(Beginning of Dataset records)

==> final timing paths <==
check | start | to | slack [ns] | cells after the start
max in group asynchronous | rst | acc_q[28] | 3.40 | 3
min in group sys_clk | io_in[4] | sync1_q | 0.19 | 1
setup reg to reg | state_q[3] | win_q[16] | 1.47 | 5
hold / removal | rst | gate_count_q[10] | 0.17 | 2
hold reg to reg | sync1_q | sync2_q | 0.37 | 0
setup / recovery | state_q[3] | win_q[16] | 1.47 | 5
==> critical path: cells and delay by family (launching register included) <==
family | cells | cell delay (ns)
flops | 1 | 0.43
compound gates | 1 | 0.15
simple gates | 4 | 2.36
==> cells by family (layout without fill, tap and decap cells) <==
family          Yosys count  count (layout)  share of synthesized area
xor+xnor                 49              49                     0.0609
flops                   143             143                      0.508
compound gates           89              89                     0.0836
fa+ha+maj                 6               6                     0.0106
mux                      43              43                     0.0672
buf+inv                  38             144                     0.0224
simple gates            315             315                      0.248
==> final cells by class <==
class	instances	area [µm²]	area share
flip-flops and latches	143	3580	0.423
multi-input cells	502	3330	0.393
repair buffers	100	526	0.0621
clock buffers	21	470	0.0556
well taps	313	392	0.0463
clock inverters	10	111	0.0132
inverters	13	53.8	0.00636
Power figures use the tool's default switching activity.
### src/verilog/mesc_sag_detect.sv
`timescale 1ns/1ps
module mesc_sag_detect
    import mesc_pkg::*;
(
    input wire logic clk_sys,
    input wire logic rst_n,
    input wire logic sample_stb,
    input wire logic [31:0] magnitude,
    input wire logic [31:0] threshold,
    input wire logic [7:0] count_limit,
    input wire logic enable,
    output logic sag_flag,
    output logic sag_event
);

    logic [7:0] count_reg;
    logic [7:0] count_next;
    logic flag_reg;
    logic flag_next;
    logic event_reg;
    wire below = magnitude < threshold;
    wire above = magnitude > threshold;
    wire reached = ({1'b0, count_reg} + 9'h001) >= {1'b0, count_limit};

    // ==================================================
    // Count and flag
    // ==================================================
    always_comb begin
        count_next = count_reg;
        flag_next = flag_reg;
        if (!enable) begin
            count_next = 8'h00;
            flag_next = 1'b0;
        end else if (sample_stb) begin
            if (below) begin
                if (count_reg != 8'hff) begin
                    count_next = count_reg + 8'h01;
                end
                if (reached) begin
                    flag_next = 1'b1; // RULE6
                end
            end else begin
                count_next = 8'h00; // RULE16
                // Equal to threshold neither sets nor clears
                if (above) begin
                    flag_next = 1'b0; // RULE7
                end
            end
        end
    end

    always_ff @(posedge clk_sys or negedge rst_n) begin
        if (!rst_n) begin
            count_reg <= 8'h00;
            flag_reg <= 1'b0;
            event_reg <= 1'b0;
        end else begin
            count_reg <= count_next;
            flag_reg <= flag_next;
            event_reg <= flag_next & ~flag_reg;
        end
    end

    assign sag_flag = flag_reg;
    assign sag_event = event_reg;

endmodule
[config.mk]
export PLATFORM = sky130hd
export DESIGN_NAME = hpsf_status
export DESIGN_NICKNAME = d
export VERILOG_FILES = /design/src/hdl/hpsf_pkg.sv /design/src/hdl/hpsf_status.sv /design/src/hdl/hpsf_sync.sv
export SDC_FILE = /design/constraint.sdc
export NUM_CORES = 1
export LEC_CHECK = 0
export BUFFER_PORTS_ARGS = -buffer_cell sky130_fd_sc_hd__buf_2
export CAP_MARGIN = 20
export CORE_MARGIN = 2
export CORE_UTILIZATION = 42
export DETAILED_ROUTE_END_ITERATION = 12
export PLACE_DENSITY = 0.84
export SETUP_SLACK_MARGIN = 0.5
export SYNTH_ARGS = -nofsm -noshare
export SYNTH_HDL_FRONTEND = slang
export SYNTH_HIERARCHICAL = 1
export SYNTH_SLANG_ARGS = --single-unit
[constraint.sdc]
create_clock -name core_clk -period 0.95 [get_ports core_clk]
set_input_delay 0.1425 -clock core_clk [delete_from_list [all_inputs] [get_ports core_clk]]
set_output_delay 0.1425 -clock core_clk [all_outputs]
set_load 0.03 [all_outputs]
**config.mk**
```make
export PLATFORM = sky130hd
export DESIGN_NAME = rcr_reset_cause_recorder
export DESIGN_NICKNAME = d
export VERILOG_FILES = /design/src/hdl/rcr_pkg.sv /design/src/hdl/rcr_reset_cause_recorder.sv
export SDC_FILE = /design/constraint.sdc
export NUM_CORES = 1
export LEC_CHECK = 0
export ABC_CLOCK_PERIOD_IN_PS = 2000
export BUFFER_PORTS_ARGS = -buffer_cell sky130_fd_sc_hd__buf_2
export CAP_MARGIN = 20
export CORE_MARGIN = 5
export CORE_UTILIZATION = 39
export DETAILED_ROUTE_END_ITERATION = 8
export GPL_TIMING_DRIVEN = 0
export PLACE_DENSITY = 0.76
export SKIP_CTS_REPAIR_TIMING = 1
export SYNTH_ARGS = -nofsm -noshare
export SYNTH_HDL_FRONTEND = slang
export SYNTH_SLANG_ARGS = --single-unit
```
**constraint.sdc**
```tcl
create_clock -name sys_clk -period 2 [get_ports sys_clk]
set_input_delay 0.3 -clock sys_clk [delete_from_list [all_inputs] [get_ports sys_clk]]
set_output_delay 0.3 -clock sys_clk [all_outputs]
set_load 0.02 [all_outputs]
```
**src/hdl/rcr_pkg.sv**
```systemverilog
// Purpose: constants shared by the reset cause recorder
// Assumes: one 20 MHz clock, 16-bit register bus
// Notes: register offsets are byte addresses on the plain register port
package rcr_pkg;

    // ----------------------------------------------------------------
    // register map
    // ----------------------------------------------------------------
    localparam logic [7:0] ADDR_CAUSE = 8'h00;
    localparam logic [7:0] ADDR_CTRL = 8'h04;
    localparam int DATA_W = 16;
    localparam int ADDR_W = 8;

    // ----------------------------------------------------------------
    // reset cause status fields
    // ----------------------------------------------------------------
    localparam int BIT_TRAP = 15;
    localparam int BIT_ILLEGAL = 14;
    localparam int BIT_CFGMIS = 9;
    localparam int BIT_EXT = 7;
    localparam int BIT_SWR = 6;
    localparam int BIT_WATCHDOG_TIMEOUT_FLAG = 4;
    localparam int BIT_SLEEP = 3;
    localparam int BIT_IDLE = 2;
    localparam int BIT_BOR = 1;
    localparam int BIT_POR = 0;
    localparam logic [15:0] CAUSE_MASK = 16'hc2df;
    localparam logic [15:0] CAUSE_RESET = 16'h0003;
    localparam logic [15:0] CAUSE_BOR_VAL = 16'h0002;
    localparam logic [15:0] CAUSE_BOR_KEEP = 16'h0080;

    // ----------------------------------------------------------------
    // control register fields
    // ----------------------------------------------------------------
    localparam int BIT_CFG_CHK_EN = 0;
    localparam int BIT_SEC_EN = 1;
    localparam logic [15:0] CTRL_MASK = 16'h0003;
    localparam logic [15:0] CTRL_RESET = 16'h0003;

    // ----------------------------------------------------------------
    // core facing encodings
    // ----------------------------------------------------------------
    localparam logic [7:0] ILLEGAL_OPCODE = 8'h3f;
    localparam logic [3:0] HARD_TRAP_LO = 4'hd;
    localparam logic [3:0] HARD_TRAP_HI = 4'hf;
    localparam int NUM_WREG = 16;
    localparam int STACK_PTR_IDX = 15;

    // ----------------------------------------------------------------
    // timing: the reset pulse lasts one instruction cycle
    // ----------------------------------------------------------------
    localparam int CLK_MHZ = 20;
    localparam int RST_HOLD_NS = 50;
    localparam int RST_HOLD_CYC =
        (RST_HOLD_NS * CLK_MHZ + 999) / 1000 < 1 ? 1 :
        (RST_HOLD_NS * CLK_MHZ + 999) / 1000;

endpackage : rcr_pkg

```
**src/hdl/rcr_reset_cause_recorder.sv**
```systemverilog
// Purpose: gathers warm reset sources, drives the system reset line and
//          keeps the reset cause status register
// Assumes: all inputs synchronous to sys_clk; rst is the power-on reset
// Notes: the clock source is never touched by a warm reset here
//
// Notes on behaviour
// - reset instruction pulses reset, clock kept
// - reset instruction sets software reset flag
// - watchdog timeout asserts reset line immediately
// - timeout in sleep or idle only wakes
// - watchdog timeout sets its cause flag
// - lower hard trap during higher trap resets
// - trap conflict sets trap conflict flag
// - shadow mismatch of pin select resets
// - illegal conditions share one cause flag
// - upper byte 3fh executed resets device
// - uninitialized pointer register use resets device
// - flow change into restricted segment resets
// - most flags cleared only by power resets
// - software may set or clear every flag
// - external reset pin sets external flag
// - power-on reset sets power-on flag
// - brown-out reset sets brown-out flag
//
// Decided for this implementation: strobed register access and the placing of the registers.
`timescale 1ns/1ps

module rcr_reset_cause_recorder #(
    parameter int PPS_W = 16,
    parameter int PC_W = 24,
    parameter logic [23:0] RESTRICT_LO = 24'h000200,
    parameter logic [23:0] RESTRICT_HI = 24'h0003ff
) (
    input wire logic sys_clk,
    input wire logic rst,
    input wire logic [7:0] reg_addr,
    input wire logic [15:0] reg_wdata,
    input wire logic reg_wr,
    input wire logic reg_rd,
    output logic [15:0] reg_rdata,
    input wire logic por_event,
    input wire logic bor_event,
    input wire logic external_reset_pin_n,
    input wire logic reset_instr_exec,
    input wire logic wdt_timeout,
    input wire logic cpu_sleep,
    input wire logic cpu_idle,
    input wire logic power_save_instruction_sleep_exec,
    input wire logic power_save_instruction_idle_exec,
    input wire logic wdt_clear_exec,
    input wire logic trap_busy,
    input wire logic [3:0] trap_busy_lvl,
    input wire logic trap_new,
    input wire logic [3:0] trap_new_lvl,
    input wire logic pps_wr,
    input wire logic [PPS_W-1:0] pps_wdata,
    input wire logic [PPS_W-1:0] pps_cells,
    input wire logic instr_exec,
    input wire logic [7:0] instr_upper,
    input wire logic wreg_wr,
    input wire logic [3:0] wreg_wr_idx,
    input wire logic wreg_ptr_use,
    input wire logic [3:0] wreg_ptr_idx,
    input wire logic flow_change,
    input wire logic [PC_W-1:0] flow_target,
    output logic system_reset_line,
    output logic clock_reinit,
    output logic wdt_wake,
    output logic [15:0] wreg_init_map
);

    // ----------------------------------------------------------------
    // elaboration checks
    // ----------------------------------------------------------------
    if (PPS_W < 1 || PC_W < 1 || PC_W > 24 || RESTRICT_LO > RESTRICT_HI)
    begin : g_bad_param
        $error("rcr_reset_cause_recorder: unusable parameters");
    end

    // ----------------------------------------------------------------
    // source detection
    // ----------------------------------------------------------------
    logic [15:0] cause_r;
    logic [15:0] cause_nxt;
    logic [15:0] ctrl_r;
    logic [PPS_W-1:0] pps_shadow_r;
    logic [15:0] init_r;
    logic system_reset_line_r;
    logic [3:0] hold_r;
    logic low_power;
    logic wdt_rst;
    logic trap_conflict;
    logic cfg_mismatch;
    logic illegal_op;
    logic uninit_use;
    logic sec_violation;
    logic illegal_any;
    logic ext_rst;
    logic warm_event;
    logic [23:0] target_ext;

    assign low_power = cpu_sleep | cpu_idle;
    assign wdt_rst = wdt_timeout & ~low_power;
    assign ext_rst = ~external_reset_pin_n;

    assign trap_conflict = trap_new & trap_busy &
        (trap_new_lvl >= rcr_pkg::HARD_TRAP_LO) &
        (trap_new_lvl <= rcr_pkg::HARD_TRAP_HI) &
        (trap_new_lvl < trap_busy_lvl);

    // a write cycle updates cells and shadow together, so skip it
    assign cfg_mismatch = ctrl_r[rcr_pkg::BIT_CFG_CHK_EN] & ~pps_wr &
        (pps_cells != pps_shadow_r);

    assign illegal_op = instr_exec &
        (instr_upper == rcr_pkg::ILLEGAL_OPCODE);
    assign uninit_use = wreg_ptr_use & ~init_r[wreg_ptr_idx];

    assign target_ext = 24'(flow_target);
    assign sec_violation = flow_change & ctrl_r[rcr_pkg::BIT_SEC_EN] &
        (target_ext >= RESTRICT_LO) &
        (target_ext <= RESTRICT_HI);

    assign illegal_any = illegal_op | uninit_use | sec_violation;
    assign warm_event = reset_instr_exec | trap_conflict | cfg_mismatch |
        illegal_any | ext_rst;

    // ----------------------------------------------------------------
    // system reset line
    // ----------------------------------------------------------------
    // the watchdog path is combinational so reset is not delayed by a clock
    always_ff @(posedge sys_clk) begin
        if (rst) begin
            system_reset_line_r <= 1'b0;
            hold_r <= 4'h0;
        end else if (warm_event | wdt_rst) begin
            system_reset_line_r <= 1'b1;
            hold_r <= 4'(rcr_pkg::RST_HOLD_CYC - 1);
        end else if (hold_r != 4'h0) begin
            hold_r <= hold_r - 4'h1;
        end else begin
            system_reset_line_r <= 1'b0;
        end
    end

    assign system_reset_line = system_reset_line_r | wdt_rst | rst;
    // warm resets keep the running clock source
    assign clock_reinit = rst | por_event | bor_event;

    always_ff @(posedge sys_clk) begin
        if (rst) begin
            wdt_wake <= 1'b0;
        end else begin
            wdt_wake <= wdt_timeout & low_power;
        end
    end

    // ----------------------------------------------------------------
    // pin select shadow copy
    // ----------------------------------------------------------------
    always_ff @(posedge sys_clk) begin
        if (rst) begin
            pps_shadow_r <= '0;
        end else if (pps_wr) begin
            pps_shadow_r <= pps_wdata;
        end
    end

    // ----------------------------------------------------------------
    // working register initialised map
    // ----------------------------------------------------------------
    // the stack pointer never counts as uninitialised
    always_ff @(posedge sys_clk) begin
        if (rst || system_reset_line_r || wdt_rst || por_event || bor_event) begin
            init_r <= 16'h0001 << rcr_pkg::STACK_PTR_IDX;
        end else if (wreg_wr) begin
            init_r[wreg_wr_idx] <= 1'b1;
        end
    end

    assign wreg_init_map = init_r;

    // ----------------------------------------------------------------
    // reset cause status
    // ----------------------------------------------------------------
    // order: software write, then instruction clears, then hardware sets,
    // so an event in the clear cycle is never lost
    always_comb begin
        cause_nxt = cause_r;
        if (reg_wr && reg_addr == rcr_pkg::ADDR_CAUSE) begin
            cause_nxt = reg_wdata & rcr_pkg::CAUSE_MASK;
        end
        if (power_save_instruction_sleep_exec | power_save_instruction_idle_exec | wdt_clear_exec) begin
            cause_nxt[rcr_pkg::BIT_WATCHDOG_TIMEOUT_FLAG] = 1'b0;
        end
        if (reset_instr_exec) cause_nxt[rcr_pkg::BIT_SWR] = 1'b1;
        if (wdt_timeout) cause_nxt[rcr_pkg::BIT_WATCHDOG_TIMEOUT_FLAG] = 1'b1;
        if (trap_conflict) cause_nxt[rcr_pkg::BIT_TRAP] = 1'b1;
        if (cfg_mismatch) cause_nxt[rcr_pkg::BIT_CFGMIS] = 1'b1;
        if (illegal_any) cause_nxt[rcr_pkg::BIT_ILLEGAL] = 1'b1;
        if (ext_rst) cause_nxt[rcr_pkg::BIT_EXT] = 1'b1;
        if (power_save_instruction_sleep_exec) begin
            cause_nxt[rcr_pkg::BIT_SLEEP] = 1'b1;
        end
        if (power_save_instruction_idle_exec) begin
            cause_nxt[rcr_pkg::BIT_IDLE] = 1'b1;
        end
        // power resets override the rest; a pin reset in the same cycle
        // survives a brown-out, since only power-on may clear its flag
        if (bor_event) begin
            cause_nxt = (cause_nxt & rcr_pkg::CAUSE_BOR_KEEP) |
                rcr_pkg::CAUSE_BOR_VAL;
        end
        if (por_event) begin
            cause_nxt = rcr_pkg::CAUSE_RESET;
        end
    end

    always_ff @(posedge sys_clk) begin
        if (rst) begin
            cause_r <= rcr_pkg::CAUSE_RESET;
        end else begin
            cause_r <= cause_nxt;
        end
    end

    // ----------------------------------------------------------------
    // control register
    // ----------------------------------------------------------------
    always_ff @(posedge sys_clk) begin
        if (rst) begin
            ctrl_r <= rcr_pkg::CTRL_RESET;
        end else if (reg_wr && reg_addr == rcr_pkg::ADDR_CTRL) begin
            ctrl_r <= reg_wdata & rcr_pkg::CTRL_MASK;
        end
    end

    // ----------------------------------------------------------------
    // read port
    // ----------------------------------------------------------------
    // data stand only in the cycle after the strobe; unmapped reads zero
    always_ff @(posedge sys_clk) begin
        if (rst || !reg_rd) begin
            reg_rdata <= 16'h0000;
        end else begin
            case (reg_addr)
                rcr_pkg::ADDR_CAUSE: reg_rdata <= cause_r;
                rcr_pkg::ADDR_CTRL: reg_rdata <= ctrl_r;
                default: reg_rdata <= 16'h0000;
            endcase
        end
    end

    // ----------------------------------------------------------------
    // checks
    // ----------------------------------------------------------------
    a_swr_pulse: assert property (
        @(posedge sys_clk) disable iff (rst)
        reset_instr_exec ##1 !(warm_event | wdt_rst)
        |-> system_reset_line_r ##1 !system_reset_line_r)
        else $error("reset instruction did not pulse reset");

    a_swr_release: assert property (
        @(posedge sys_clk) disable iff (rst)
        (reset_instr_exec && !por_event && !bor_event) ##1
        !(warm_event | wdt_rst) |=> !system_reset_line_r)
        else $error("reset not released after one cycle");

    a_swr_flag: assert property (
        @(posedge sys_clk) disable iff (rst)
        reset_instr_exec && !por_event && !bor_event
        |=> cause_r[rcr_pkg::BIT_SWR])
        else $error("software reset flag not set");

    a_wdt_reset: assert property (
        @(posedge sys_clk) disable iff (rst)
        wdt_timeout && !cpu_sleep && !cpu_idle |-> system_reset_line)
        else $error("watchdog timeout did not reset");

    a_wdt_wake: assert property (
        @(posedge sys_clk) disable iff (rst)
        (wdt_timeout && (cpu_sleep || cpu_idle) && !warm_event && !system_reset_line_r)
        |-> !system_reset_line ##1 wdt_wake)
        else $error("watchdog in sleep must wake without reset");

    a_wdt_flag: assert property (
        @(posedge sys_clk) disable iff (rst)
        wdt_timeout && !por_event && !bor_event
        |=> cause_r[rcr_pkg::BIT_WATCHDOG_TIMEOUT_FLAG])
        else $error("watchdog flag not set");

    a_trap_reset: assert property (
        @(posedge sys_clk) disable iff (rst)
        trap_new && trap_busy && trap_new_lvl == 4'hd &&
        trap_busy_lvl == 4'he |=> system_reset_line_r)
        else $error("trap conflict did not reset");

    a_trap_flag: assert property (
        @(posedge sys_clk) disable iff (rst)
        trap_conflict && !por_event && !bor_event
        |=> cause_r[rcr_pkg::BIT_TRAP])
        else $error("trap conflict flag not set");

    a_cfg_mismatch: assert property (
        @(posedge sys_clk) disable iff (rst)
        cfg_mismatch && !por_event && !bor_event
        |=> system_reset_line_r && cause_r[rcr_pkg::BIT_CFGMIS])
        else $error("configuration mismatch not handled");

    a_illegal_op: assert property (
        @(posedge sys_clk) disable iff (rst)
        instr_exec && instr_upper == 8'h3f && !por_event && !bor_event
        |=> system_reset_line_r && cause_r[rcr_pkg::BIT_ILLEGAL])
        else $error("illegal opcode not handled");

    a_uninit_wreg: assert property (
        @(posedge sys_clk) disable iff (rst)
        $past(system_reset_line_r) && wreg_ptr_use && wreg_ptr_idx != 4'hf
        |=> system_reset_line_r)
        else $error("uninitialized pointer use did not reset");

    a_sec_reset: assert property (
        @(posedge sys_clk) disable iff (rst)
        sec_violation && !por_event && !bor_event
        |=> system_reset_line_r && cause_r[rcr_pkg::BIT_ILLEGAL])
        else $error("security violation not handled");

    a_warm_keep: assert property (
        @(posedge sys_clk) disable iff (rst)
        cause_r[rcr_pkg::BIT_TRAP] && !por_event && !bor_event &&
        !(reg_wr && reg_addr == rcr_pkg::ADDR_CAUSE)
        |=> cause_r[rcr_pkg::BIT_TRAP])
        else $error("trap flag lost without power reset");

    a_sw_write: assert property (
        @(posedge sys_clk) disable iff (rst)
        reg_wr && reg_addr == rcr_pkg::ADDR_CAUSE && !por_event &&
        !bor_event && !warm_event && !wdt_timeout &&
        !power_save_instruction_sleep_exec && !power_save_instruction_idle_exec && !wdt_clear_exec
        |=> cause_r == ($past(reg_wdata) & rcr_pkg::CAUSE_MASK))
        else $error("software write to cause register lost");

    a_ext_flag: assert property (
        @(posedge sys_clk) disable iff (rst)
        !external_reset_pin_n && !por_event |=> system_reset_line_r &&
        cause_r[rcr_pkg::BIT_EXT])
        else $error("external reset not recorded");

    a_por_value: assert property (
        @(posedge sys_clk) disable iff (rst)
        por_event |=> cause_r == rcr_pkg::CAUSE_RESET)
        else $error("power-on reset value wrong");

    a_power_save_instruction_flag: assert property (
        @(posedge sys_clk) disable iff (rst)
        power_save_instruction_idle_exec && !por_event && !bor_event
        |=> cause_r[rcr_pkg::BIT_IDLE] && (!cause_r[rcr_pkg::BIT_WATCHDOG_TIMEOUT_FLAG]
        || $past(wdt_timeout)))
        else $error("power-save flags wrong");

endmodule : rcr_reset_cause_recorder

```
==> results.json, run 1 <==
{
  "track_usage": 0.167,
  "grt_start_max_net_pins": 13,
  "synth_cell_types": 41,
  "grt_antenna_before_repair": 0,
  "ant_nets": 0,
  "max_cap_viol_count": 0,
  "synth-async-reset-ratio": 0,
  "htree_num_levels": 3,
  "critical_path.max_fanout": 10,
  "final.fill_count": 612,
  "seqCellArea_um2": 1200,
  "worst_clock_skew_ns": 0.00803,
  "globalplace.congestion": 0.857,
  "timing_worst_slew_pin_value_ns": 0.727,
  "cpLargestDelayFamily": "simple AND/OR/NAND/NOR gates",
  "initial_standard_cell_utilization_of_the_core": 0.399,
  "via_per_inst": 4.75,
  "wl_per_cell_um": 13.4,
  "synthTopCellsByArea": "dfxtp_1 44%, mux2i_1 11%, nor2_1 5.8%",
  "post_dp_cell_area_um2": 3530,
  "worst_setup_path_start_kind": "input port",
  "synth-edff-count": 0,
  "die-width_um": 93.3,
  "tritoncts": "done",
  "die_height_um": 93.3,
  "synth.yosys.seq_area_share": 0.443,
  "drv_slew": 0,
  "leakage_uw": 0.00175,
  "worstSetupPathType": "input port to flop",
  "design.final.nets": 561,
  "setup_viol": 0,
  "timing.final.hold_violations": 0,
  "max-slew-margin-rel": 0.516,
  "maximum_achievable_frequency_mhz": 536,
  "multi_input_area_um2": 1420,
  "drt_pass1_iterations": 4,
  "yosys_warnings": 0,
  "port_buffers": 136,
  "worst-endpoint-arrival_ns": 2.10,
  "final_util": 0.557,
  "timing.hold.ws_ns": 0.185,
  "clock_latency_late_sink_ns": 0.33,
  "post-route-drc-count": 0,
  "clock_tree.buffer_depth": 2,
  "synth_flop_cell": "dfxtp_1",
  "dp_hpwl_um": 5820,
  "fp.coreArea_um2": 6790,
  "run_status": "complete, no violations",
  "die_area_um2": 8710,
  "layout_setup_ws_ns": 0.133,
  "post_synth_instance_area_um2": 2710,
  "grt_first_pass_wirelength_um": 11600,
  "pin_count": 160,
  "yosys.area.top_type_share": 0.443,
  "post_route_setup_tns_ns": 0,
  "worst_hold_path_type": "input port to flop",
  "cts-root-buf": "clkbuf_8",
  "worst-r2r-setup-slack_ns": 0.14,
  "cts_bufs_inserted": 9,
  "power_per_cell_area_nw_per_um2": 763,
  "worst-endpoint-required_ns": 2.23,
  "worst_ir_drop_vdd_v": 0.000465,
  "drt-initial-drc-count": 56,
  "path_clk_slew_ns": 0.08,
  "critPathSlowestCell": "or4_1",
  "grt_pass1_vias": 2474,
  "cp.buffers_inverters": 2,
  "antenna_cells": 0,
  "period_share": 0.933,
  "synthCells": 281,
  "syn-mean-instance-area_um2": 9.64,
  "cell_breakdown_of_the_critical_path": "buf_2, or4_1, nor4_1, clkbuf_4, mux2i_1, o21ai_0, nor2b_1",
  "area_growth_syn_to_layout_pct": 39.8,
  "tritoncts_num_sinks": 60,
  "design_area_um2": 3790,
  "grt_overflow_total": 0,
  "crit_path_end_kind": "flop",
  "fp-row-count": 30,
  "dpl_worst_slack_ns": -0.339,
  "dr_total_vias": 2531,
  "critical_path.max_stage_delay_ns": 0.57,
  "ys_seq_elements": 60,
  "totalWireLength_um": 7150,
  "post-synth-top-area-cell": "dfxtp_1",
  "post_route_cells_drive_above_1_share": 0.384,
  "finalCriticalPeriod_ns": 1.87
}
-- sequential cells by signal, indices dropped and copies added (netlist names) --
signal               count
wreg_init_map           16
hold_r                   4
pps_shadow_r            16
system_reset_line_r      1
reg_rdata               10
ctrl_r                   2
cause_r                 10
wdt_wake                 1
-- cell usage after synthesis (all sizes together) (2+ instances only) --
library cell   n
nor4           9
nor2b          5
nand2b         2
a31oi          3
nor3b          5
mux4           4
nor2          42
ha             4
nand4          5
nand3          2
clkbuf         8
and3           2
nor3           4
and2           9
mux2i         29
inv            9
buf            7
xnor2         17
a21oi         19
or3            4
dfxtp         60
nor4b          3
mux2           3
nand2          8
or4            2
o21ai          5
-- path summary, 6_finish.rpt --
| check | from | end | cells after the start |
|---|---|---|---|
| max | reg_addr[5] | cause_r[9] | 7 |
| min | external_reset_pin_n | cause_r[7] | 2 |
| max reg2reg | wreg_init_map[10] | system_reset_line_r | 5 |
| min reg2reg | cause_r[7] | reg_rdata[7] | 1 |
-- cell type report --
type | count | area share
Buffer | 14 | 0.0208
Clock buffer | 9 | 0.0327
Clock inverter | 7 | 0.0327
Inverter | 9 | 0.00892
Multi-Input combinational cell | 202 | 0.376
Sequential cell | 60 | 0.317
Tap cell | 96 | 0.0317
Timing Repair Buffer | 136 | 0.180
[config.mk]
export PLATFORM = sky130hd
export DESIGN_NAME = app_top
export DESIGN_NICKNAME = d
export VERILOG_FILES = /design/src/hw/app_pkg.sv /design/src/hw/app_dc_if.sv /design/src/hw/app_dcloop.sv /design/src/hw/app_top.sv
export VERILOG_INCLUDE_DIRS = /design/src /design/src/hw
export SDC_FILE = /design/constraint.sdc
export NUM_CORES = 1
export LEC_CHECK = 0
export ABC_CLOCK_PERIOD_IN_PS = 8250
export BUFFER_PORTS_ARGS = -buffer_cell sky130_fd_sc_hd__buf_2
export CAP_MARGIN = 20
export CORE_MARGIN = 2
export CORE_UTILIZATION = 31
export CTS_CLUSTER_DIAMETER = 100
export DETAILED_ROUTE_END_ITERATION = 10
export SYNTH_ARGS = -nofsm -noshare
export SYNTH_HDL_FRONTEND = slang
export SYNTH_SLANG_ARGS = --single-unit
export TNS_END_PERCENT = 50
[constraint.sdc]
create_clock -name clk -period 8.25 [get_ports clk]
set_input_delay 1.2375 -clock clk [delete_from_list [all_inputs] [get_ports clk]]
set_output_delay 1.2375 -clock clk [all_outputs]
set_load 0.02 [all_outputs]
### config.mk
export PLATFORM = sky130hd
export DESIGN_NAME = dsp_interrupt_controller
export DESIGN_NICKNAME = d
export VERILOG_FILES = /design/src/dsp_interrupt_controller.v
export VERILOG_INCLUDE_DIRS = /design/src
export SDC_FILE = /design/constraint.sdc
export NUM_CORES = 1
export LEC_CHECK = 0
export ABC_CLOCK_PERIOD_IN_PS = 39200
export BUFFER_PORTS_ARGS = -buffer_cell sky130_fd_sc_hd__buf_4
export CAP_MARGIN = 20
export CORE_MARGIN = 2
export CORE_UTILIZATION = 55
export DETAILED_ROUTE_END_ITERATION = 8
export PLACE_DENSITY = 0.85
export SLEW_MARGIN = 10
export SYNTH_ARGS = -nofsm -noshare
export SYNTH_HDL_FRONTEND = slang
export SYNTH_SLANG_ARGS = --single-unit
### constraint.sdc
create_clock -name clock -period 39.2 [get_ports clock]
set_input_delay 1.96 -clock clock [delete_from_list [all_inputs] [get_ports clock]]
set_output_delay 1.96 -clock clock [all_outputs]
set_load 0.005 [all_outputs]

(End of Dataset records)

#### Work request
Please copy each line of the records above in which the word "lost" can be found.

#### Result below
    // so an event in the clear cycle is never lost
        else $error("trap flag lost without power reset");
        else $error("software write to cause register lost");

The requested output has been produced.